The classified maps appear identical (Figure 4.4 a, b, c) nonetheless the uncertainty map (Figure 4.4d) reveals the areas with differences between the models. The areas along the Kilombero River have a high uncertainty rate represented by the high values of entropy. Mixed pixels could be a causal effect of the high entropy values as varied covers including submerged vegetation is located within this riparian zone.
68
Figure 4.4: Land cover classifications of selected dates based on Artificial Neural Network (ANN), Support Vector Machine (SVM) and Random Forest (RF). The corresponding Entropy image indicates difference in the assignment of land use classes using the three classifiers low vales (light areas) have common class assigned whereas the high vales (green areas) were different for the three algorithms.

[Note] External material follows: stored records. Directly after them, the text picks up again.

File: src/rtl/jtag_pkg.sv
// jtag_pkg: IEEE 1149.1 TAP state encodings and next-state function shared by the chain mux.
package jtag_pkg;
   localparam int STRETCH_W = 8;
   typedef enum logic [3:0] {
      EX2_DR   = 4'h0,
      EX1_DR   = 4'h1,
      SHIFT_DR = 4'h2,
      PAUSE_DR = 4'h3,
      SEL_IR   = 4'h4,
      UPD_DR   = 4'h5,
      CAP_DR   = 4'h6,
      SEL_DR   = 4'h7,
      EX2_IR   = 4'h8,
      EX1_IR   = 4'h9,
      SHIFT_IR = 4'hA,
      PAUSE_IR = 4'hB,
      RTI      = 4'hC,
      UPD_IR   = 4'hD,
      CAP_IR   = 4'hE,
      TLR      = 4'hF
   } tap_state_e;
   function automatic tap_state_e tap_next(input tap_state_e s, input logic tms);
      case (s)
         RTI, UPD_DR, UPD_IR: return tms ? SEL_DR : RTI;
         SEL_DR:              return tms ? SEL_IR : CAP_DR;
         CAP_DR, SHIFT_DR:    return tms ? EX1_DR : SHIFT_DR;
         EX1_DR:              return tms ? UPD_DR : PAUSE_DR;
         PAUSE_DR:            return tms ? EX2_DR : PAUSE_DR;
         EX2_DR:              return tms ? UPD_DR : SHIFT_DR;
         SEL_IR:              return tms ? TLR : CAP_IR;
         CAP_IR, SHIFT_IR:    return tms ? EX1_IR : SHIFT_IR;
         EX1_IR:              return tms ? UPD_IR : PAUSE_IR;
         PAUSE_IR:            return tms ? EX2_IR : PAUSE_IR;
         EX2_IR:              return tms ? UPD_IR : SHIFT_IR;
         default:             return tms ? TLR : RTI;
      endcase
   endfunction
endpackage

File: src/rtl/jtag_tap_tracker.sv
// jtag_tap_tracker: shadows the target TAP controller from synchronised TCK rising-edge strobes.
module jtag_tap_tracker
   import jtag_pkg::*;
(
   input  logic       CLK,
   input  logic       nRST,
   input  logic       tck_rise,
   input  logic       tms,
   input  logic       force_tlr,
   output tap_state_e state
);
   tap_state_e state_q, state_d;
   always_comb state_d = force_tlr ? TLR : tck_rise ? tap_next(state_q, tms) : state_q;
   always_ff @(posedge CLK) state_q <= !nRST ? TLR : state_d;
   assign state = state_q;
endmodule

File: src/rtl/jtag_chain_mux.sv
// jtag_chain_mux: routes one FTDI JTAG port to one of NUM_CH target chains, switching only
// when the tracked TAP is idle (TLR/RTI), TCK is low and any nTRST stretch has expired.
module jtag_chain_mux
   import jtag_pkg::*;
#(
   parameter int NUM_CH   = 2,
   parameter int SEL_W    = $clog2(NUM_CH),
   parameter int TRST_MIN = 16
) (
   input  logic              CLK,
   input  logic              nRST,
   input  logic              FT_TDI,
   input  logic              FT_TCK,
   input  logic              FT_TMS,
   input  logic              FT_nTRST_OUT,
   output logic              FT_TDO,
   input  logic [SEL_W-1:0]  SEL,
   input  logic [NUM_CH-1:0] TDO,
   output logic [NUM_CH-1:0] TCK,
   output logic [NUM_CH-1:0] TDI,
   output logic [NUM_CH-1:0] TMS,
   output logic [NUM_CH-1:0] nTRST,
   output logic [SEL_W-1:0]  ACT_CH,
   output logic              SWITCH_PEND,
   output logic              SEL_ERR,
   output logic [3:0]        TAP_STATE
);
   logic [1:0] tck_sync_q, tck_sync_d, tms_sync_q, tms_sync_d, trst_sync_q, trst_sync_d;
   logic tck_prev_q, tck_prev_d, trst_prev_q, trst_prev_d;
   logic [STRETCH_W-1:0] cnt_q, cnt_d;
   logic [SEL_W-1:0] act_ch_q, act_ch_d;
   logic pend_q, pend_d, sel_err_q, sel_err_d;
   logic [NUM_CH-1:0] ntrst_q, ntrst_d;
   logic tck_rise, trst_fall, sel_ok, go;
   tap_state_e tap_state;
   // Data path is purely combinational; the synchronisers only feed the tracking logic.
   always_comb begin
      TCK = '0;
      TDI = '1;
      TMS = '1;
      TCK[act_ch_q] = FT_TCK;
      TDI[act_ch_q] = FT_TDI;
      TMS[act_ch_q] = FT_TMS;
      FT_TDO = TDO[act_ch_q];
   end
   always_comb begin
      tck_sync_d = {tck_sync_q[0], FT_TCK};
      tms_sync_d = {tms_sync_q[0], FT_TMS};
      trst_sync_d = {trst_sync_q[0], FT_nTRST_OUT};
      tck_prev_d = tck_sync_q[1];
      trst_prev_d = trst_sync_q[1];
      tck_rise = tck_sync_q[1] & ~tck_prev_q;
      trst_fall = trst_prev_q & ~trst_sync_q[1];
      cnt_d = trst_fall ? STRETCH_W'(TRST_MIN) : cnt_q - STRETCH_W'(cnt_q != '0);
      sel_ok = {1'b0, SEL} < (SEL_W+1)'(NUM_CH);
      go = pend_q & sel_ok & (tap_state == TLR || tap_state == RTI) & ~tck_sync_q[1] & ~tck_rise & (cnt_q == '0);
      act_ch_d = go ? SEL : act_ch_q;
      pend_d = sel_ok & (SEL != act_ch_d);
      sel_err_d = ~sel_ok;
      ntrst_d = '1;
      ntrst_d[act_ch_d] = trst_sync_q[1] & (cnt_d == '0);
   end
   always_ff @(posedge CLK) begin
      if (!nRST) begin
         tck_sync_q <= '0;
         tms_sync_q <= '0;
         trst_sync_q <= '1;
         tck_prev_q <= 1'b0;
         trst_prev_q <= 1'b1;
         cnt_q <= '0;
         act_ch_q <= '0;
         pend_q <= 1'b0;
         sel_err_q <= 1'b0;
         ntrst_q <= '1;
      end else begin
         tck_sync_q <= tck_sync_d;
         tms_sync_q <= tms_sync_d;
         trst_sync_q <= trst_sync_d;
         tck_prev_q <= tck_prev_d;
         trst_prev_q <= trst_prev_d;
         cnt_q <= cnt_d;
         act_ch_q <= act_ch_d;
         pend_q <= pend_d;
         sel_err_q <= sel_err_d;
         ntrst_q <= ntrst_d;
      end
   end
   jtag_tap_tracker u_tap (
      .CLK       (CLK),
      .nRST      (nRST),
      .tck_rise  (tck_rise),
      .tms       (tms_sync_q[1]),
      .force_tlr (~trst_sync_q[1]),
      .state     (tap_state)
   );
   assign ACT_CH = act_ch_q;
   assign SWITCH_PEND = pend_q;
   assign SEL_ERR = sel_err_q;
   assign nTRST = ntrst_q;
   assign TAP_STATE = tap_state;
endmodule

File: config.mk
export PLATFORM = sky130hd
export DESIGN_NAME = jtag_chain_mux
export DESIGN_NICKNAME = d
export VERILOG_FILES = /design/src/rtl/jtag_pkg.sv /design/src/rtl/jtag_tap_tracker.sv /design/src/rtl/jtag_chain_mux.sv
export SDC_FILE = /design/constraint.sdc
export NUM_CORES = 1
export LEC_CHECK = 0
export ABC_AREA = 1
export CAP_MARGIN = 20
export CORE_MARGIN = 2
export CORE_UTILIZATION = 60
export CTS_BUF_LIST = sky130_fd_sc_hd__clkbuf_4 sky130_fd_sc_hd__clkbuf_8
export CTS_CLUSTER_DIAMETER = 40
export DETAILED_ROUTE_END_ITERATION = 6
export DONT_BUFFER_PORTS = 1
export PLACE_DENSITY = 0.76
export SLEW_MARGIN = 20
export SYNTH_ARGS = -nofsm -noshare
export SYNTH_HDL_FRONTEND = slang
export SYNTH_HIERARCHICAL = 1
export SYNTH_SLANG_ARGS = --single-unit
File: constraint.sdc
create_clock -name CLK -period 2.5 [get_ports CLK]
set_input_delay 0.25 -clock CLK [delete_from_list [all_inputs] [get_ports CLK]]
set_output_delay 0.25 -clock CLK [all_outputs]
set_load 0.005 [all_outputs]
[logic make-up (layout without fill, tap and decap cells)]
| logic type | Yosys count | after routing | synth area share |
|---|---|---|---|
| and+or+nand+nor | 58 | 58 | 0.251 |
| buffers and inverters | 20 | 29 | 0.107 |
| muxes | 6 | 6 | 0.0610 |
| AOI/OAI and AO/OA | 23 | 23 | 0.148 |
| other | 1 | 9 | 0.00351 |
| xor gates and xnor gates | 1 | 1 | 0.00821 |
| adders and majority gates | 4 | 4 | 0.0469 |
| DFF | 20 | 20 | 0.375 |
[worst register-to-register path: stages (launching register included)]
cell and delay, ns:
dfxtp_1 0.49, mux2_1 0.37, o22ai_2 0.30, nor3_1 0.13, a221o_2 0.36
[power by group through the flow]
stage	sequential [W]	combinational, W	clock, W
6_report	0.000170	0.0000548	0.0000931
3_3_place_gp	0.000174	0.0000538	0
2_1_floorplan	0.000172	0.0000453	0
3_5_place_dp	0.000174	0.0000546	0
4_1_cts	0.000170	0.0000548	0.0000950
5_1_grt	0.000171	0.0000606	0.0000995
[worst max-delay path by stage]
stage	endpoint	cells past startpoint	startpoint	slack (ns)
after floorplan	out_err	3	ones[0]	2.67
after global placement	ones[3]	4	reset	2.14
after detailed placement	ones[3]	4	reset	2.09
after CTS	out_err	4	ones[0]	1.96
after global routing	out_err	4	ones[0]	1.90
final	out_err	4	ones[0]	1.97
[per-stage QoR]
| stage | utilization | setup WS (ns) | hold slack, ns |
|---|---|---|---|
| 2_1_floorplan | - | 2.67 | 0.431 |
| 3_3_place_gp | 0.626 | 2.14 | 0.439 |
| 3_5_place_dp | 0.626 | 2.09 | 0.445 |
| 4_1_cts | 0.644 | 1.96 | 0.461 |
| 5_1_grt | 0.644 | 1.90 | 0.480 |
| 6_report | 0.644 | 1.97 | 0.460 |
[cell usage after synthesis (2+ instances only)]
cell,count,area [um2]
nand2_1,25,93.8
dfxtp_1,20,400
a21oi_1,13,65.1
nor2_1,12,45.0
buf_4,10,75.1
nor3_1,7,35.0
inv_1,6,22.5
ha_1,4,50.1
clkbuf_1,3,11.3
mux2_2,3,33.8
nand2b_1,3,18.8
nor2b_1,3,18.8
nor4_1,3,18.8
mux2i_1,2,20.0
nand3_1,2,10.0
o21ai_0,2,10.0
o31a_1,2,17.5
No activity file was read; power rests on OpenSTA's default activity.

SAR backscatter constitutes contribution from vegetation, soil water content and surface roughness. SAR is an ill-posed problem as different combinations influencing factors can give the same value. The method adopted for selection of training sites involved ratioing backscatter values from two dates. Hence in the selection of non- change areas, land cover changes could have occurred but with no significant magnitude thus assumed to have the same land cover. Inability to decompose the total backscatter into individual contributory elements could introduce errors in classification since the changes recorded could be due to, for example, a change in soil moisture and not necessarily a change in the land cover class. This is a shortcoming of the method adopted though it worked well in general. Additionally, the GLCM texture features are derived from the backscatter values and hence are also subject to influence by vegetation, soil water content and soil roughness (Kurvonen and Hallikainen 1999).